*** Opening of PROVIDED DATA ***
## src/include/rename_cfg.svh

```systemverilog
`ifndef RENAME_CFG_SVH
`define RENAME_CFG_SVH

// Instructions renamed per cycle
`define SS_SIZE 2

// Architectural and physical register file sizes
`define NUM_GEN_REG 32
`define NUM_PHYS_REG 64

// Top physical tag, held by register 0 and never allocated
`define DUMMY_TAG (`NUM_PHYS_REG - 1)

// Branch snapshot slots
`define NUM_CHECKPOINTS 4

`endif

```

## src/logic/rename_pkg.sv

```systemverilog
`default_nettype none

`include "rename_cfg.svh"

package rename_pkg;

	typedef logic [$clog2(`NUM_GEN_REG)-1:0] gen_reg_t;
	typedef logic [$clog2(`NUM_PHYS_REG)-1:0] phys_tag_t;
	typedef logic [$clog2(`NUM_CHECKPOINTS)-1:0] branch_id_t;
	typedef logic [$clog2(`NUM_PHYS_REG):0] free_ptr_t; // Index plus wrap bit

	typedef struct packed {
		logic ready;
		phys_tag_t tag;
	} map_row_t;

	typedef map_row_t [`NUM_GEN_REG-1:0] map_t;

	// Power-up mapping: register i on tag i, register 0 on the dummy tag
	function automatic map_t reset_map();
		map_t rows;
		for (int r = 0; r < `NUM_GEN_REG; r++) begin
			rows[r].ready = 1'b1;
			rows[r].tag = phys_tag_t'(r);
		end
		rows[0].tag = phys_tag_t'(`DUMMY_TAG);
		return rows;
	endfunction

endpackage

`default_nettype wire

```

## src/logic/rename_if.sv

```systemverilog
`timescale 1ns/10ps
`default_nettype none

`include "rename_cfg.svh"

// Per-slot dispatch group between the top level, the map and the free list
interface dispatch_if import rename_pkg::*; ();
	logic [`SS_SIZE-1:0] enable; // Already gated by acceptance
	gen_reg_t [`SS_SIZE-1:0] reg_a;
	gen_reg_t [`SS_SIZE-1:0] reg_b;
	gen_reg_t [`SS_SIZE-1:0] reg_dest;
	phys_tag_t [`SS_SIZE-1:0] alloc_tag;
	logic [`SS_SIZE-1:0] available; // Bit i set when more than i tags are free
	logic [`SS_SIZE-1:0] take;

	modport renamer (input enable, reg_a, reg_b, reg_dest, alloc_tag, output take);
	modport supplier (input take, output alloc_tag, available);
	modport source (output enable, reg_a, reg_b, reg_dest, input alloc_tag, available);
endinterface

// Branch snapshot traffic
interface checkpoint_if import rename_pkg::*; ();
	logic save;
	branch_id_t save_id;
	logic restore;
	branch_id_t restore_id;
	map_t map_snapshot; // Map after this cycle's dispatch
	free_ptr_t head_snapshot;
	map_t restored_map;
	free_ptr_t restored_head;

	modport store (input save, save_id, restore_id, map_snapshot, head_snapshot,
		output restored_map, restored_head);
	modport renamer (input restore, restored_map, output map_snapshot);
	modport supplier (input restore, restored_head, output head_snapshot);
	modport control (output save, save_id, restore, restore_id);
endinterface

`default_nettype wire

```

## src/logic/tag_cam.sv

```systemverilog
`timescale 1ns/10ps
`default_nettype none

`include "rename_cfg.svh"

module tag_cam import rename_pkg::*; (
	input map_t rows,
	input logic [`SS_SIZE-1:0] cdb_valid,
	input phys_tag_t [`SS_SIZE-1:0] cdb_tag,
	output logic [`NUM_GEN_REG-1:0] hits
);

	logic [`SS_SIZE-1:0] match [`NUM_GEN_REG];

	// One comparator per row and bus slot
	for (genvar r = 0; r < `NUM_GEN_REG; r++) begin : g_row
		for (genvar s = 0; s < `SS_SIZE; s++) begin : g_slot
			assign match[r][s] = cdb_valid[s] && (rows[r].tag == cdb_tag[s]);
		end
		assign hits[r] = |match[r]; // Either bus slot wakes the row
	end

endmodule

`default_nettype wire

```

## src/logic/map_table.sv

```systemverilog
`timescale 1ns/10ps
`default_nettype none

`include "rename_cfg.svh"

module map_table import rename_pkg::*; (
	input logic clock,
	input logic reset,
	dispatch_if.renamer dispatch,
	checkpoint_if.renamer ckpt,
	input logic [`SS_SIZE-1:0] cdb_valid,
	input phys_tag_t [`SS_SIZE-1:0] cdb_tag,
	output phys_tag_t [`SS_SIZE-1:0] t1,
	output phys_tag_t [`SS_SIZE-1:0] t2,
	output phys_tag_t [`SS_SIZE-1:0] t_old,
	output logic [`SS_SIZE-1:0] t1_ready,
	output logic [`SS_SIZE-1:0] t2_ready
);

	map_t rows;
	map_t woken; // Rows after the completion bus
	map_t next_rows; // Rows after the completion bus and dispatch
	logic [`NUM_GEN_REG-1:0] hits;
	logic [`SS_SIZE-1:0] take;

	tag_cam tag_cam_i (
		.rows(rows),
		.cdb_valid(cdb_valid),
		.cdb_tag(cdb_tag),
		.hits(hits)
	);

	// Register 0 never takes a tag, so its row stays on the dummy tag
	always_comb begin
		for (int s = 0; s < `SS_SIZE; s++) begin
			take[s] = dispatch.enable[s] && (dispatch.reg_dest[s] != '0);
		end
	end

	assign dispatch.take = take;

	always_comb begin
		woken = rows;
		for (int r = 0; r < `NUM_GEN_REG; r++) begin
			if (hits[r])
				woken[r].ready = 1'b1;
		end
	end

	// Slots in program order, so a later slot sees an earlier slot's new mapping
	always_comb begin
		next_rows = woken;
		for (int s = 0; s < `SS_SIZE; s++) begin
			t1[s] = next_rows[dispatch.reg_a[s]].tag;
			t1_ready[s] = next_rows[dispatch.reg_a[s]].ready;
			t2[s] = next_rows[dispatch.reg_b[s]].tag;
			t2_ready[s] = next_rows[dispatch.reg_b[s]].ready;
			t_old[s] = next_rows[dispatch.reg_dest[s]].tag; // Freed when this slot retires
			if (take[s]) begin
				next_rows[dispatch.reg_dest[s]].ready = 1'b0;
				next_rows[dispatch.reg_dest[s]].tag = dispatch.alloc_tag[s];
			end
		end
	end

	assign ckpt.map_snapshot = next_rows;

	always_ff @(posedge clock) begin
		if (reset)
			rows <= reset_map();
		else if (ckpt.restore)
			rows <= ckpt.restored_map; // Mispredict drops bus and dispatch
		else
			rows <= next_rows;
	end

endmodule

`default_nettype wire

```

## src/logic/free_list.sv

```systemverilog
`timescale 1ns/10ps
`default_nettype none

`include "rename_cfg.svh"

module free_list import rename_pkg::*; (
	input logic clock,
	input logic reset,
	dispatch_if.supplier dispatch,
	checkpoint_if.supplier ckpt,
	input logic [`SS_SIZE-1:0] retire_valid,
	input phys_tag_t [`SS_SIZE-1:0] retire_tag
);

	localparam int IDX_W = $clog2(`NUM_PHYS_REG);

	phys_tag_t queue [`NUM_PHYS_REG];
	free_ptr_t head; // Oldest free tag
	free_ptr_t tail; // Next slot to fill
	free_ptr_t count;
	free_ptr_t next_head;
	free_ptr_t next_tail;
	free_ptr_t push_ptr [`SS_SIZE];

	assign count = tail - head; // Wrap bit tells full from empty

	always_comb begin
		for (int s = 0; s < `SS_SIZE; s++) begin
			dispatch.available[s] = count > free_ptr_t'(s);
		end
	end

	// A slot that takes nothing leaves its tag for the next slot
	always_comb begin
		next_head = head;
		for (int s = 0; s < `SS_SIZE; s++) begin
			dispatch.alloc_tag[s] = queue[next_head[IDX_W-1:0]];
			if (dispatch.take[s])
				next_head = next_head + 1'b1;
		end
	end

	assign ckpt.head_snapshot = next_head;

	always_comb begin
		next_tail = tail;
		for (int s = 0; s < `SS_SIZE; s++) begin
			push_ptr[s] = next_tail;
			if (retire_valid[s])
				next_tail = next_tail + 1'b1;
		end
	end

	always_ff @(posedge clock) begin
		if (reset) begin
			head <= '0;
			tail <= free_ptr_t'(`NUM_GEN_REG - 1);
			// Tags above the architectural set start free, except the dummy tag
			for (int i = 0; i < `NUM_GEN_REG - 1; i++) begin
				queue[i] <= phys_tag_t'(`NUM_GEN_REG + i);
			end
		end else begin
			// Retired tags stay free, so only the head rolls back
			head <= ckpt.restore ? ckpt.restored_head : next_head;
			tail <= next_tail;
			for (int s = 0; s < `SS_SIZE; s++) begin
				if (retire_valid[s])
					queue[push_ptr[s][IDX_W-1:0]] <= retire_tag[s];
			end
		end
	end

endmodule

`default_nettype wire

```

## src/logic/checkpoint_store.sv

```systemverilog
`timescale 1ns/10ps
`default_nettype none

`include "rename_cfg.svh"

module checkpoint_store import rename_pkg::*; (
	input logic clock,
	input logic reset,
	checkpoint_if.store ckpt
);

	map_t snap_map [`NUM_CHECKPOINTS];
	free_ptr_t snap_head [`NUM_CHECKPOINTS];

	// Slots not yet saved hold the power-up state
	always_ff @(posedge clock) begin
		if (reset) begin
			for (int c = 0; c < `NUM_CHECKPOINTS; c++) begin
				snap_map[c] <= reset_map();
				snap_head[c] <= '0;
			end
		end else if (ckpt.save) begin
			snap_map[ckpt.save_id] <= ckpt.map_snapshot;
			snap_head[ckpt.save_id] <= ckpt.head_snapshot;
		end
	end

	// Read port for the one-cycle restore
	assign ckpt.restored_map = snap_map[ckpt.restore_id];
	assign ckpt.restored_head = snap_head[ckpt.restore_id];

endmodule

`default_nettype wire

```

## src/logic/rename_unit.sv

```systemverilog
`timescale 1ns/10ps
`default_nettype none

`include "rename_cfg.svh"

module rename_unit import rename_pkg::*; (
	input logic clock,
	input logic reset,
	input logic group_valid,
	input logic [`SS_SIZE-1:0] enable,
	input gen_reg_t [`SS_SIZE-1:0] reg_a,
	input gen_reg_t [`SS_SIZE-1:0] reg_b,
	input gen_reg_t [`SS_SIZE-1:0] reg_dest,
	input logic [`SS_SIZE-1:0] cdb_valid,
	input phys_tag_t [`SS_SIZE-1:0] cdb_tag,
	input logic [`SS_SIZE-1:0] retire_valid,
	input phys_tag_t [`SS_SIZE-1:0] retire_tag,
	input logic branch_save,
	input branch_id_t save_id,
	input logic branch_incorrect,
	input branch_id_t branch_id,
	output logic ready,
	output phys_tag_t [`SS_SIZE-1:0] t1,
	output phys_tag_t [`SS_SIZE-1:0] t2,
	output logic [`SS_SIZE-1:0] t1_ready,
	output logic [`SS_SIZE-1:0] t2_ready,
	output phys_tag_t [`SS_SIZE-1:0] t_old,
	output phys_tag_t [`SS_SIZE-1:0] new_tag
);

	dispatch_if dispatch_bus ();
	checkpoint_if ckpt_bus ();

	logic [$clog2(`SS_SIZE):0] need; // Tags this group asks for
	logic accept;

	// Counted from the raw inputs, so ready never depends on itself
	always_comb begin
		need = '0;
		for (int s = 0; s < `SS_SIZE; s++) begin
			if (group_valid && enable[s] && (reg_dest[s] != '0))
				need = need + 1'b1;
		end
		ready = 1'b1;
		for (int s = 0; s < `SS_SIZE; s++) begin
			if ((s < need) && !dispatch_bus.available[s])
				ready = 1'b0;
		end
	end

	assign accept = group_valid && ready && !branch_incorrect; // Mispredict wins

	assign dispatch_bus.enable = enable & {`SS_SIZE{accept}};
	assign dispatch_bus.reg_a = reg_a;
	assign dispatch_bus.reg_b = reg_b;
	assign dispatch_bus.reg_dest = reg_dest;
	assign new_tag = dispatch_bus.alloc_tag;

	assign ckpt_bus.save = branch_save && accept;
	assign ckpt_bus.save_id = save_id;
	assign ckpt_bus.restore = branch_incorrect;
	assign ckpt_bus.restore_id = branch_id;

	map_table map_table_i (
		.clock(clock),
		.reset(reset),
		.dispatch(dispatch_bus),
		.ckpt(ckpt_bus),
		.cdb_valid(cdb_valid),
		.cdb_tag(cdb_tag),
		.t1(t1),
		.t2(t2),
		.t_old(t_old),
		.t1_ready(t1_ready),
		.t2_ready(t2_ready)
	);

	free_list free_list_i (
		.clock(clock),
		.reset(reset),
		.dispatch(dispatch_bus),
		.ckpt(ckpt_bus),
		.retire_valid(retire_valid),
		.retire_tag(retire_tag)
	);

	checkpoint_store checkpoint_store_i (
		.clock(clock),
		.reset(reset),
		.ckpt(ckpt_bus)
	);

endmodule

`default_nettype wire

```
*** Close of PROVIDED DATA ***
| BRIEF |
Once you have located every line with the word "never" in the material above, list those lines.

| ANSWER |
// Top physical tag, held by register 0 and never allocated
	// Register 0 never takes a tag, so its row stays on the dummy tag
	// Counted from the raw inputs, so ready never depends on itself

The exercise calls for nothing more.